Comprehensive Robust and Fast Control of $Z$-Source-Inverter-Based Interior Permanent Magnet Synchronous Motor Drive System

Abstract

This article aims to facilitate the practical use of Z-source inverters in motor drive systems due to their outstanding properties. To this end, a robust and fast control scheme with two possible configurations for a permanent magnet synchronous motor (PMSM) drive system using a Z-source inverter is presented. In this article, the proposed control system is applied to the speed and current loops in the motor side as well as the current and voltage loops in the Z-source side. The idea is to combine the features of sliding-mode control as the feedback controller (basic configuration) with a disturbance attenuation technique as a feedforward compensator (enhanced configuration), linking with a newly modified space vector modulator. The disturbances and uncertainties associated with practical PMSM drive systems and Z-source inverters are inherently time varying and introduce high bandwidth characteristics.

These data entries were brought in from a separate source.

===== config.mk =====
export PLATFORM = sky130hd
export DESIGN_NAME = control_unit
export DESIGN_NICKNAME = d
export VERILOG_FILES = /design/src/rtl/control_unit_pkg.sv /design/src/rtl/control_unit_seq_counter.sv /design/src/rtl/control_unit.sv
export SDC_FILE = /design/constraint.sdc
export NUM_CORES = 1
export LEC_CHECK = 0
export ABC_AREA = 1
export CAP_MARGIN = 20
export CORE_MARGIN = 4
export CORE_UTILIZATION = 37
export DETAILED_ROUTE_END_ITERATION = 10
export PLACE_DENSITY = 0.8
export SYNTH_ARGS = -nofsm -noshare
export SYNTH_HDL_FRONTEND = slang
export SYNTH_HIERARCHICAL = 1
export SYNTH_SLANG_ARGS = --single-unit

===== constraint.sdc =====
create_clock -name clk -period 1.64 [get_ports clk]
set_input_delay 0.328 -clock clk [delete_from_list [all_inputs] [get_ports clk]]
set_output_delay 0.328 -clock clk [all_outputs]
set_load 0.005 [all_outputs]

===== src/rtl/control_unit_pkg.sv =====
// Shared encodings for the basic-computer control unit: opcodes, register-reference
// bit positions, common-bus sources and AC/E operations.
package control_unit_pkg;

  localparam logic [2:0] OP_AND = 3'd0;
  localparam logic [2:0] OP_ADD = 3'd1;
  localparam logic [2:0] OP_LDA = 3'd2;
  localparam logic [2:0] OP_STA = 3'd3;
  localparam logic [2:0] OP_BUN = 3'd4;
  localparam logic [2:0] OP_BSA = 3'd5;
  localparam logic [2:0] OP_ISZ = 3'd6;
  localparam logic [2:0] OP_REG = 3'd7;

  localparam logic [3:0] RR_CLA  = 4'd11;
  localparam logic [3:0] RR_CLE  = 4'd10;
  localparam logic [3:0] RR_CMA  = 4'd9;
  localparam logic [3:0] RR_CME  = 4'd8;
  localparam logic [3:0] RR_CIR  = 4'd7;
  localparam logic [3:0] RR_CIL  = 4'd6;
  localparam logic [3:0] RR_INC  = 4'd5;
  localparam logic [3:0] RR_SPA  = 4'd4;
  localparam logic [3:0] RR_SNA  = 4'd3;
  localparam logic [3:0] RR_SZA  = 4'd2;
  localparam logic [3:0] RR_SZE  = 4'd1;
  localparam logic [3:0] RR_HLT  = 4'd0;
  localparam logic [3:0] RR_NONE = 4'd15;

  localparam logic [2:0] BUS_NONE = 3'd0;
  localparam logic [2:0] BUS_AR   = 3'd1;
  localparam logic [2:0] BUS_PC   = 3'd2;
  localparam logic [2:0] BUS_DR   = 3'd3;
  localparam logic [2:0] BUS_AC   = 3'd4;
  localparam logic [2:0] BUS_IR   = 3'd5;
  localparam logic [2:0] BUS_MEM  = 3'd7;

  localparam logic [3:0] SC_LAST = 4'd6;

  typedef enum logic [3:0] {
    ALU_NOP, ALU_AND, ALU_ADD, ALU_LDA, ALU_CLA, ALU_CLE,
    ALU_CMA, ALU_CME, ALU_CIR, ALU_CIL, ALU_INC
  } alu_op_t;

  typedef enum logic {ST_HALT, ST_RUN} run_state_t;

  // Index of the highest set register-reference bit (bit 11 wins), RR_NONE if none.
  function automatic logic [3:0] rr_pick(input logic [11:0] bits);
    rr_pick = RR_NONE;
    for (int i = 0; i < 12; i++) begin
      if (bits[i]) rr_pick = 4'(i);
    end
  endfunction

endpackage


===== src/rtl/control_unit_seq_counter.sv =====
// 4-bit sequence counter: async clear, synchronous clear has priority over increment.
module seq_counter (
  input  logic       clk,
  input  logic       reset_cu,
  input  logic       clr,
  input  logic       inc,
  output logic [3:0] count
);

  always_ff @(posedge clk or posedge reset_cu) begin
    if (reset_cu)  count <= 4'd0;
    else if (clr)  count <= 4'd0;
    else if (inc)  count <= count + 4'd1;
  end

endmodule


===== src/rtl/control_unit.sv =====
// Hardwired control unit: run/halt FSM plus a T-state decode that produces the
// register strobes, common-bus select and AC/E operation for each step.
module control_unit
  import control_unit_pkg::*;
#(
  parameter int WIDTH = 16
) (
  input  logic             clk,
  input  logic             reset_cu,
  input  logic             start,
  input  logic [WIDTH-1:0] op_of_ir,
  input  logic             ac_neg,
  input  logic             ac_zero,
  input  logic             e_zero,
  input  logic             dr_zero,
  output logic [3:0]       sc,
  output logic             running,
  output logic             ld_ar,
  output logic             inc_ar,
  output logic             ld_pc,
  output logic             inc_pc,
  output logic             ld_dr,
  output logic             inc_dr,
  output logic             ld_ac,
  output logic             ld_ir,
  output logic             mem_write,
  output logic [2:0]       bus_sel,
  output logic [3:0]       alu_op
);

  run_state_t state;
  alu_op_t    alu_sel;
  logic [2:0] d;
  logic       ind;
  logic       active;
  logic       step_clr;
  logic       halt_req;
  logic       sc_clr;

  assign d       = op_of_ir[14:12];
  assign ind     = op_of_ir[WIDTH-1];
  assign running = (state == ST_RUN);
  // Reset gates the decode directly so no strobe can escape while reset_cu is high.
  assign active  = running && !reset_cu;
  assign alu_op  = alu_sel;

  always_ff @(posedge clk or posedge reset_cu) begin
    if (reset_cu) begin
      state <= ST_HALT;
    end else begin
      case (state)
        ST_HALT: if (start)    state <= ST_RUN;
        ST_RUN:  if (halt_req) state <= ST_HALT;
        default:               state <= ST_HALT;
      endcase
    end
  end

  // T6 is the last step of any instruction, so clearing there also catches stray values.
  assign sc_clr = !running || step_clr || (sc >= SC_LAST);

  seq_counter u_seq_counter (
    .clk      (clk),
    .reset_cu (reset_cu),
    .clr      (sc_clr),
    .inc      (running),
    .count    (sc)
  );

  always_comb begin
    ld_ar     = 1'b0;
    inc_ar    = 1'b0;
    ld_pc     = 1'b0;
    inc_pc    = 1'b0;
    ld_dr     = 1'b0;
    inc_dr    = 1'b0;
    ld_ac     = 1'b0;
    ld_ir     = 1'b0;
    mem_write = 1'b0;
    bus_sel   = BUS_NONE;
    alu_sel   = ALU_NOP;
    step_clr  = 1'b0;
    halt_req  = 1'b0;
    if (active) begin
      case (sc)
        4'd0: begin
          bus_sel = BUS_PC;
          ld_ar   = 1'b1;
        end
        4'd1: begin
          bus_sel = BUS_MEM;
          ld_ir   = 1'b1;
          inc_pc  = 1'b1;
        end
        4'd2: begin
          bus_sel = BUS_IR;
          ld_ar   = 1'b1;
        end
        4'd3: begin
          if (d == OP_REG) begin
            step_clr = 1'b1;
            if (!ind) begin
              case (rr_pick(op_of_ir[11:0]))
                RR_CLA: alu_sel = ALU_CLA;
                RR_CLE: alu_sel = ALU_CLE;
                RR_CMA: alu_sel = ALU_CMA;
                RR_CME: alu_sel = ALU_CME;
                RR_CIR: alu_sel = ALU_CIR;
                RR_CIL: alu_sel = ALU_CIL;
                RR_INC: alu_sel = ALU_INC;
                RR_SPA: inc_pc  = !ac_neg;
                RR_SNA: inc_pc  = ac_neg;
                RR_SZA: inc_pc  = ac_zero;
                RR_SZE: inc_pc  = e_zero;
                RR_HLT: halt_req = 1'b1;
                default: ;
              endcase
            end
          end else if (ind) begin
            bus_sel = BUS_MEM;
            ld_ar   = 1'b1;
          end
        end
        4'd4: begin
          case (d)
            OP_AND, OP_ADD, OP_LDA, OP_ISZ: begin
              bus_sel = BUS_MEM;
              ld_dr   = 1'b1;
            end
            OP_STA: begin
              bus_sel   = BUS_AC;
              mem_write = 1'b1;
              step_clr  = 1'b1;
            end
            OP_BUN: begin
              bus_sel  = BUS_AR;
              ld_pc    = 1'b1;
              step_clr = 1'b1;
            end
            OP_BSA: begin
              bus_sel   = BUS_PC;
              mem_write = 1'b1;
              inc_ar    = 1'b1;
            end
            default: ;
          endcase
        end
        4'd5: begin
          case (d)
            OP_AND: begin alu_sel = ALU_AND; ld_ac = 1'b1; step_clr = 1'b1; end
            OP_ADD: begin alu_sel = ALU_ADD; ld_ac = 1'b1; step_clr = 1'b1; end
            OP_LDA: begin alu_sel = ALU_LDA; ld_ac = 1'b1; step_clr = 1'b1; end
            OP_BSA: begin
              bus_sel  = BUS_AR;
              ld_pc    = 1'b1;
              step_clr = 1'b1;
            end
            OP_ISZ: inc_dr = 1'b1;
            default: ;
          endcase
        end
        4'd6: begin
          step_clr = 1'b1;
          if (d == OP_ISZ) begin
            bus_sel   = BUS_DR;
            mem_write = 1'b1;
            inc_pc    = dr_zero;
          end
        end
        default: ;
      endcase
    end
  end

endmodule


==> flow_summary.yaml, run 1 <==
run_status:
  status: "stopped before the end"
  stop_stage: "5_1_grt"
  error: "[ERROR DPL-0038] Utilization greater than 100%, impossible to legalize"
yosys:
  avgSynthCellArea_um2: 5.192
  ys_ff_latch: 5
  yosysSeqAreaShare: 0.1385
  synth.distinct_cells: 25
  syn_area_um2: 903.4
  syn_inst: 174
  yosysWarnings: 6
  syn_nets: 198
placement:
  gp_congestion: 0.8343
  portBuffers: 43
  place_inst: 283
  placed_area_mm2: 0.001658
  dp_hpwl_mm: 2.546
clock_tree:
  cts.sinks: 5
  numCtsBuffers: 3
  cts-root-buf: "clkbuf_4"
  holdBufCountCts: 0
  cts.path.max_buffers: 2
  cts_max_level: 1
floorplanning:
  rows: 17
  io_pins: 44
  die_y_um: 57.41
  start_util: 0.3969
  die_x_um: 57.41
grt:
  grt_max_degree: 13
timing:
  grt-worst-endpoint: "alu_op[0]"
  worst-ep-kind: "primary output"
-- Yosys cell counts --
library cell  instances  area [um^2]
a2111oi_0             1        8.760
a211oi_1              2        15.01
a21oi_1              10        50.05
a21oi_2               1        8.760
a31oi_1               1        6.260
a31oi_4               1        21.27
a32oi_1               1        8.760
clkbuf_1              1        3.750
dfrtp_1               5        125.1
ha_1                  1        12.51
inv_1                34        127.6
inv_2                 3        11.26
nand2_1              48        180.2
nand2_2               3        18.77
nand2_4               1        11.26
nand3_1              10        50.05
nand3_2               1        10.01
nand4_1               1        6.260
nor2_1               28        105.1
nor2_2                6        37.54
nor2_4                1        11.26
nor3_1                5        25.02
nor4_1                1        6.260
o211ai_1              1        7.510
o21ai_0               7        35.03
-- metrics by stage --
step                      setup WS (ns)    util  hold WS, ns
after global placement          -0.9963  0.7284       0.5607
after CTS                       -0.4294  0.8950       0.1181
after detailed placement         -1.068  0.7284       0.5590
after floorplan                0.006381       -      0.06487
-- cells by family after synthesis --
group,after synthesis,share of synthesized area
flops,5,0.1385
fa+ha+maj,1,0.01385
simple gates,105,0.5111
buf+inv,38,0.1579
compound gates,25,0.1787
-- timing repair --
action | CTS
buffers inserted | 22
gates resized for setup | 197
pin swaps | 40
endpoints found under the setup margin | 21
==> inputs of run 2 (changes only) <==
--- a/config.mk
+++ b/config.mk
@@ -7,10 +7,10 @@
 export LEC_CHECK = 0
 export ABC_AREA = 1
 export CAP_MARGIN = 20
-export CORE_MARGIN = 4
-export CORE_UTILIZATION = 37
+export CORE_AREA = 4 4 65 67
 export DETAILED_ROUTE_END_ITERATION = 10
-export PLACE_DENSITY = 0.8
+export DIE_AREA = 0 0 69 71
+export PLACE_DENSITY_LB_ADDON = 0.15
 export SYNTH_ARGS = -nofsm -noshare
 export SYNTH_HDL_FRONTEND = slang
 export SYNTH_HIERARCHICAL = 1
==> constraint.sdc (replaced) <==
create_clock -name clk -period 2.15 [get_ports clk]
set_input_delay 0.43 -clock clk [delete_from_list [all_inputs] [get_ports clk]]
set_output_delay 0.43 -clock clk [all_outputs]
set_load 0.005 [all_outputs]
==> run 2 against run 1 <==
- the flow now finishes, with violations (negative setup slack)
- synthesized cell count is the same
- synthesized area is the same
==> flow_summary.yaml, run 2 <==
timing:
  setup_tns_ns: -0.05432
  finalSetupViolations: 3
  period_share: 1.018
  slew_headroom: 0.7809
  rsz0062_at_grt: "yes"
  worstMarginPinSlew_ns: 0.3261
  final_max_slew_viol_count: 0
  skew_ns: 0.003835
  worst_slack_ns: -0.03895
  finalHoldViolCount: 0
  timing.fmax_mhz: 456.8
  min_period_ns: 2.189
yosys:
  yosysWarnings: 6
  netlist_top_cells_area: "nand2_1 20%, inv_1 14%, dfrtp_1 14%"
  async_flop_share: 1.000
  synth.largest_area_cell: "nand2_1"
  synth_top_family_by_area: "simple AND/OR/NAND/NOR gates"
  avgSynthCellArea_um2: 5.192
  synth-xor-area-share: 0
  synth_mux_area_frac: 0
  yosys_most_used_dff: "dfrtp_1"
  synth.distinct_cells: 25
  synth_fa_ha_area_frac: 0.01385
  synth-edff-count: 0
  synthSimpleGateAreaFrac: 0.5111
  yosysSeqAreaShare: 0.1385
  synth.top_cells.by_count: "48 x nand2_1, 34 x inv_1, 28 x nor2_1, 10 x a21oi_1, 10 x nand3_1"
  syn_area_um2: 903.4
  syn_inst: 174
  synth_compound_area_frac: 0.1787
  netlist.area_leader.share: 0.1994
  synth_most_common_cell: "nand2_1"
  syn_nets: 198
  ys_ff_latch: 5
routing:
  vias: 1463
  first_pass_iters: 4
  drc: 0
  ant_nets: 0
  routed_wl_mm: 3.610
  wl_per_cell_um: 10.97
  initialDrtViolationCount: 33
  routed_via_density: 4.447
worst_setup_path:
  timing.critical_path.mode_cell: "nand2_1"
  worstSetupStartpointType: "input port"
  crit_type: "in -> out"
  end_kind: "primary output"
  crit_chain: "dlygate4sd2_1, nor2_4, nand3_2, buf_4, nand2_1, nor2_1, nand2_1, nand2_1, nand2_1, nand2_1, nand2_1, nand2_1, buf_2"
  crit_slowest_cell: "dlygate4sd2_1"
  worst-endpoint-arrival_ns: 1.76
  critPathRequiredTime_ns: 1.72
  slowest_delay_ns: 0.26
  path_max_fanout: 3
pwr:
  power_density_mw_per_mm2: 720.6
  ir_drop_uv: 220.5
  p_leak_uw: 0.001085
clock_tree:
  cts-root-buf: "clkbuf_8"
  cts.path.max_buffers: 2
  clk_latency_ns: 0.23
  numCtsBuffers: 3
  clk_pin_slew_worst_paths_ns: 0.03
  cts_max_level: 1
  cts.sinks: 5
  cts_tree: "yes"
floorplanning:
  start_util: 0.2486
  rows: 22
  io_pins: 44
  die_y_um: 71
  die_x_um: 69
  fp.dieArea_mm2: 0.004899
  coreArea_mm2: 0.003633
grt:
  first_global_vias: 1329
  grt.total_usage: 0.1349
  antenna_found_initial: 0
  grt_max_degree: 13
  grt_pass1_wl_mm: 5.623
  grt-ovfl-total: 0
cells_and_area:
  drive_gt1_frac: 0.5801
  finalNetCount: 306
  top_register: "u_seq_counter/count"
  register_area_um2: 127.6
  final_common_cell: "buf_4"
  layout_common_cells: "52 x buf_4, 29 x nand2_1, 20 x nand2_2, 20 x inv_1, 18 x nor2_1"
  nFillCells: 371
  multi_input_area_um2: 902.1
  n_antenna_cell: 0
  largest_register_ffs: 4
  syn2layout_area_growth_pct: 132.7
placement:
  portBuffers: 43
  pre_cts_ws_ns: -0.7164
  gp_congestion: 0.8025
  dp_hpwl_mm: 2.539
worst_hold_path:
  hold_path.class: "in -> async"
run_status:
  failed_checks: "negative setup slack"
  status: "finished, violations left"
flow_run:
  drv_cap: 0
==> run 2: report_power, final <==
group | switching (uW) | total [uW] | internal [uW]
clock | 51.7 | 179 | 128
sequential | 63.6 | 201 | 137
combinational | 548 | 1130 | 586
==> run 2: cells by family after synthesis <==
group | after synthesis
adders and majority gates | 1
DFF | 5
and+or+nand+nor | 105
buffers and inverters | 38
AOI/OAI and AO/OA | 25
==> run 2: critical path, delay by kind of cell <==
family                 cells  cell delay [ns]
buffers and inverters      3             0.54
AND/OR/NAND/NOR           10             0.79
==> run 2: through the flow <==
step	instances	cell area, um^2	utilization	hold slack [ns]	power [uW]
6_report	329	2102	0.5785	0.2094	1515
5_1_grt	329	2102	0.5785	0.2213	1643
4_1_cts	317	1934	0.5324	0.2107	1360
3_5_place_dp	301	1668	0.4590	0.6082	1025
3_3_place_gp	301	1668	0.4590	0.6043	1026
2_1_floorplan	174	903.4	-	0.1669	571.2
==> run 2: routing by layer <==
metal,routed length [um],share of wire,GRT usage,vias to the layer above
met2,1859,0.51,0.2468,33
met4,44,0.012,0.03688,0
met1,1552,0.43,0.1608,666
li1,-,-,-,759
met5,0,0,0,-
met3,153,0.042,0.02415,5
==> run 2: area by class of cell <==
| type | count | share of cell area |
|---|---|---|
| Clock buffer | 4 | 0.02143 |
| Inverter | 37 | 0.06845 |
| Multi-Input combinational cell | 131 | 0.4292 |
| Sequential cell | 5 | 0.06071 |
| Tap cell | 48 | 0.02857 |
| Timing Repair Buffer | 104 | 0.3917 |
==> run 2: timing repair <==
item,CTS,global route
setup buffers,13,16
setup endpoints to repair,16,14
resized for setup,108,69
hold endpoints to repair,0,0
pin swaps,18,30
hold buffers,0,0
cloned,0,0
==> run 2: path summary, 6_finish.rpt <==
kind                                              from                     end  slack [ns]  depth (start not counted)
worst min register to register                 running  u_seq_counter/count[1]        0.67                          2
max in group asynchronous                     reset_cu  u_seq_counter/count[0]        1.72                          2
worst min-delay path                          reset_cu                 running        0.21                          2
worst max-delay path                       op_of_ir[7]                  inc_pc       -0.04                         13
worst max register to register  u_seq_counter/count[2]  u_seq_counter/count[1]        0.26                         13
min in group clk                               running  u_seq_counter/count[1]        0.67                          2
Power figures use the tool's default switching activity.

Hence, the proposed closed-loop control structure provides the following features to the system: 1) high robustness to external disturbances and parameter variations; 2) fast transient response during large and abrupt load changes; and 3) reduced ripple in delivered torque of the motor. In addition, a systematic design procedure for determining the values of the control parameters is presented. The theoretical analyses are validated by experimental tests in a laboratory setup. The results prove the robustness of the enhanced configuration, with a 25% reduction in torque ripple and 60% in settling time. Furthermore, compared to the previous space vector modulation technique, the proposed technique gives a 40% reduction.